Angebot und Nachfrage bestimmen die Miethöhe
Die größte Ungenauigkeit der Studie ist jedoch die: Ausschlaggebend für die Mietpreisfindung ist nicht die Energiewende, sondern das Verhältnis von Angebot und Nachfrage. Der Markt bestimmt die Miethöhe. Dort, wo eine hohe Nachfrage, aber wenig Angebot herrscht, wie etwa in städtischen Ballungszentren, kann die Miete tatsächlich überdurchschnittlich hoch werden. Es werden sich immer wieder neue Mieter finden, die finanziell in der Lage sind, Wucherpreise zu zahlen. Im ländlichen Raum, bei geringer Nachfrage und großem Angebot, müssen die Mieten dagegen eher niedrig bleiben, damit überhaupt ein Mieter gefunden wird.

Und da kann eine gut gedämmte Wohnung ein Vermietungs-Vorteil sein. Ein großer Teil der Bauherren dämmt schon heute freiwillig mehr, als die Energieeinsparverordnung von 2009 vorschreibt, um Fördermittel zu bekommen. So sind zwei Drittel aller Neubauten und etwa die Hälfte aller Sanierungen derzeit besser als der gesetzlich geforderte Standard. Nutznießer sind die Mieter, die mehr im Portemonnaie haben.

Ein Gutes hat die Studie aber dennoch: Sie analysiert die durchschnittliche Eigenkapitalrendite von Vermietern bis ins Jahr 2050. Bei allen untersuchten Beispielgebäuden liegt sie zwischen 3,35 und 4,75 Prozent. Nicht Armut und Hartz-IV-Empfänger sind also die Folge, sondern „Reichtum durch Haussanierung“. Kein Sparkonto und keine Lebensversicherung werfen solche hohen Renditen ab. Eine sicherere Geldanlageform für die nächsten 40 Jahre als ein saniertes Haus gibt es demzufolge nicht. Das sanierte Haus wird zur profitabelsten Wertanlage. Zum dicksten Energiesparschwein.
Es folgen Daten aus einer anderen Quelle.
## flow/config.mk

```make
export PLATFORM = sky130hd
export DESIGN_NAME = ALUOp
export DESIGN_NICKNAME = ALUOp
export VERILOG_FILES = /design/flow/design.v
export SDC_FILE = /design/flow/constraint.sdc
export NUM_CORES = 4
export LEC_CHECK = 1
export CORE_AREA = 10 10 70 70
export DIE_AREA = 0 0 80 80
```

## flow/constraint.sdc

```tcl
current_design ALUOp

set clk_period 1.7
set clk_io_pct 0.2

create_clock -name clk0 -period $clk_period

set non_clock_inputs [all_inputs -no_clocks]
set_input_delay [expr $clk_period * $clk_io_pct] -clock clk0 $non_clock_inputs
set_output_delay [expr $clk_period * $clk_io_pct] -clock clk0 [all_outputs]
```

## flow/design.v

```verilog
`timescale 1ns / 1ps
module ALUOp(
    input [5:0] opcode,
    output reg [5:0] ALUopcode,
    output reg arithmetic_op);
    always @ (opcode) begin
        case (opcode)
            6'h04: ALUopcode = 6'h22;
            6'h05: ALUopcode = 6'h22;
            6'h01: ALUopcode = 6'h2A;
            6'h06: ALUopcode = 6'h2A;
            6'h07: ALUopcode = 6'h2A;
            6'h20: ALUopcode = 6'h20;
            6'h23: ALUopcode = 6'h20;
            6'h28: ALUopcode = 6'h20;
            6'h2B: ALUopcode = 6'h20;
            6'h03: ALUopcode = 6'h20;
            default: ALUopcode = opcode;
        endcase
        case (opcode)
            6'h00: arithmetic_op = 1;
            6'h08: arithmetic_op = 1;
            6'h09: arithmetic_op = 1;
            6'h0C: arithmetic_op = 1;
            6'h0D: arithmetic_op = 1;
            6'h0E: arithmetic_op = 1;
            6'h0F: arithmetic_op = 1;
            6'h0A: arithmetic_op = 1;
            6'h0B: arithmetic_op = 1;
            default: arithmetic_op = 0;
        endcase
    end
endmodule
```

## flow/run.sh

```bash
#!/bin/bash
# OpenROAD 26Q1-2900-gdf79404cd8, Yosys 0.63+post, stock flow scripts
make -C /OpenROAD-flow-scripts/flow DESIGN_CONFIG=/design/flow/config.mk WORK_HOME=/design/flow/orfs finish
```

==> deck_impl_summary.md <==
Synthesis and Place & Route Summary

Pwr
  – Register share of total power: 0%
  – Logic gate share of total power: 100.0%
  – Sw Share: 42.06%
  – Maximum VDD drop: 0.00003954 V
  – Power Density: 206.8 nW/µm²
  – Leak: 0.1808 nW
  – Part of the power in the clock network: 0%
  – Psw: 36.24 µW
  – Power Internal: 49.93 µW

STA
  – Slew at the pin closest to its max-slew limit: 0.1926 ns
  – Post-route clock period utilization: 96.57%
  – Setup TNS: 0 ns
  – Final Hold Viols: 0
  – Max frequency: 609.1 MHz
  – Final setup fails: 0
  – Clock period minus final worst setup slack: 1.642 ns
  – Max Slew Vio Count: 0
  – Unrepaired setup endpoints after global routing: false
  – Max-slew headroom: 87.09%

Finish
  – # fillers: 399
  – Layout area overhead: 175.2%
  – Clock buffers: 0
  – FF+latch area: 0 µm²
  – FFs & Latches: 0
  – Cell Count, Final, Fillers Out: 96
  – Final instance area: 416.7 µm²
  – Share of cells above drive strength 1: 50.00%

GRT
  – Vias in the first global route: 285
  – Largest net degree at the start of global routing: 6
  – Gr ovfl total: 0
  – First-pass GRT wire length: 1386 µm
  – GR Util All Layers: 2.586%
  – Initial antenna violation count: 0

Critical path
  – CP Class: primary input to primary output
  – CP required: 1.36 ns
  – Worst EP arrival: 1.30 ns
  – Buf+Inv Stages, Crit Path: 2
  – Top cell by count, worst path: dlygate4sd2_1
  – Crit-path slowest cell: or2_1
  – Crit-path max FO: 3
  – Critical Path Source Type: primary input
  – Max incr delay on CP: 0.26 ns
  – Crit. Startpoint: opcode[0]
  – Cell chain of the critical path: dlygate4sd2_1, or2_1, nor2_1, o21a_1, dlygate4sd2_1
  – CP top delay family: buffers and inverters
  – Critical Path Sink Type: primary output

Floorplan
  – Width of the die: 80 µm
  – Die ar.: 6400 µm²
  – Ports: 13
  – Die Y: 80 µm
  – Core Area: 3416 µm²
  – Row count: 21
  – Initial Utilization: 4.432%

Logic synthesis
  – Unique cell types: 19
  – Post-synthesis cell area: 151.4 µm²
  – Avg Cell Area, Syn: 5.607 µm²
  – Cell total in the yosys stat output: 27
  – Register area share after synthesis: 0%
  – Yosys Chip Area: 151.4 µm²
  – Ys Warns: 1
  – Mapped Cells: 27

Placement
  – Gpl congestion: 0.7752
  – Area after DPL: 391.6 µm²
  – I/O Buffers: 13
  – Dpl cells: 93
  – DP HPWL: 659.8 µm

Routing
  – Ant diodes: 0
  – Final ANT Viol Nets: 0
  – Routed length per instance: 9.271 µm
  – Vias: 291
  – Post-detailed-routing wire length: 890 µm
  – DR pass1 iterations: 4
  – DRT iter0 DRCs: 3
  – Vias/cell: 3.031
  – DRC: 0

Flow run
  – OpenROAD warning count: 33
  – Max Cap Viol: 0

Worst hold path
  – Worst Min Path Start: opcode[1]
  – Hold/Removal Path Class: primary input to primary output

Run status
  – Run status: completed
## cell families after synthesis
kind of cell	share of synthesized area, %
AND-OR/OR-AND	33.05
buffers and inverters	14.87
AND/OR/NAND/NOR	52.08
## layer usage
metal / vias up / wire, µm / GRT usage, %
met5: - / 0 / 0
met4: 0 / 0 / 0
met3: 0 / 115 / 1.136
met2: 11 / 317 / 3.772
met1: 138 / 457 / 3.626
li1: 142 / - / -
## power groups by stage
| stage | clock network (mW) | registers [mW] | logic (mW) |
|---|---|---|---|
| finish | 0 | 0 | 0.0862 |
| CTS | 0 | 0 | 0.0852 |
| global route | 0 | 0 | 0.0954 |
## worst min-delay path: stages
cell and delay (ns):
buf_2 0.13, a21oi_2 0.10, a31oi_1 0.06, clkbuf_2 0.09
## layout by cell type (no fill, tap or decap)
master and n:
clkdlybuf4s50_1 2, nand3_1 1, a31oi_2 1, clkdlybuf4s15_2 1
o21a_1 2, o21ai_1 1, or2_1 1, dlymetal6s2s_1 1
clkbuf_2 1, nor2b_1 1, buf_4 10, inv_2 2
a21oi_1 1, a21oi_2 1, o31ai_2 1, nand2b_1 1
buf_6 2, clkdlybuf4s15_1 1, nand4_1 1, a31oi_1 1
nand2_1 2, nand3b_1 1, buf_2 4, nor2_1 5
nor3_2 2, dlygate4sd2_1 3
## cells in the mapped netlist
master,count,area share [%]
inv_1,1,2.5
inv_2,1,2.5
nand4_1,1,4.1
nand2b_1,1,4.1
nor3_2,1,6.6
buf_6,1,7.4
nor2b_1,1,4.1
a21oi_1,2,6.6
nand3_1,1,3.3
clkbuf_1,1,2.5
nor3_1,1,3.3
a31oi_1,2,8.3
o21a_1,2,9.9
o21ai_0,1,3.3
nand3b_1,1,5.0
or2_1,1,4.1
nand2_1,2,5.0
nor2_1,5,12
o31ai_1,1,5.0
## area by class of cell
class | instances | area [µm²] | share of cell area, %
well taps | 46 | 57.56 | 13.81
inverters | 2 | 7.507 | 1.802
multi-input cells | 23 | 148.9 | 35.74
repair buffers | 25 | 202.7 | 48.65
## worst paths after layout
path,end,slack [ns],cells after the start
hold / removal,ALUopcode[1],1.05,4
setup / recovery,arithmetic_op,0.06,5
## per-stage QoR
stage | power, mW | hold WS, ns | utilization (%) | setup slack, ns
2_1_floorplan | 0.02232 | 0.7115 | - | 0.5832
3_3_place_gp | 0.08463 | 1.750 | 11.47 | -0.5346
3_5_place_dp | 0.08435 | 1.738 | 11.47 | -0.5259
4_1_cts | 0.08521 | 1.167 | 12.12 | -0.00004408
5_1_grt | 0.09544 | 1.109 | 12.20 | 0.002150
6_report | 0.08617 | 1.052 | 12.20 | 0.05830
## what timing repair did
item                                   4_1_cts  5_1_grt
pin swaps                                    9        2
setup endpoints to repair                    7        3
hold buffers                                 0        0
resized                                     30        6
buffers inserted                             3        0
endpoints found under the hold margin        0        0
Power is estimated from default activity; no workload was simulated.
<file path="/design/flow/config.mk">
export PLATFORM = sky130hd
export DESIGN_NAME = ahb_pwm
export DESIGN_NICKNAME = ahb_pwm
export VERILOG_FILES = /design/flow/design.v
export SDC_FILE = /design/flow/constraint.sdc
export NUM_CORES = 4
export LEC_CHECK = 1
export CORE_UTILIZATION = 50
</file>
Dieses Vorzeigeprojekt der Deutschen Energie-Agentur im Allgäu verbraucht nach der Sanierung 90 Prozent weniger Energie – dank neuer Dämmung, Verglasung, effizienter Heizung und Lüftung. (Foto: Dena)

Die Auswertung von rund 1,2 Millionen Gebäudedaten hat gezeigt: Im Vergleich zu unsanierten Altbauten sank der Heizenergieverbrauch bei voll sanierten Gebäuden um durchschnittlich 52 Prozent. Deshalb muss die nächste Bundesregierung endlich ran an geeignete Hebel. Wir brauchen eine energetische Gebäudesanierungs-Offensive. Erstens, um den Mietern die explodierenden Heizkosten zu halbieren. Zweitens, um den Eigentürmern der rund 15 Millionen Ein- und Mehrfamilienhäuser ihre Anlagenwerte zu erhalten.

Vor allem aber drittens, um kostengünstig das regierungsamtliche Ziel zu erreichen, bis zum Jahr 2050 insgesamt 80 Prozent der heute benutzten Energie für die Raumheizung einzusparen – und das Klima dadurch zu stabilisieren.


Klaus Franz ist Vorstandsvorsitzender des Gesamtverbandes Dämmstoffindustrie (GDI) und Senior Vice President beim Dämmstoffhersteller Rockwool.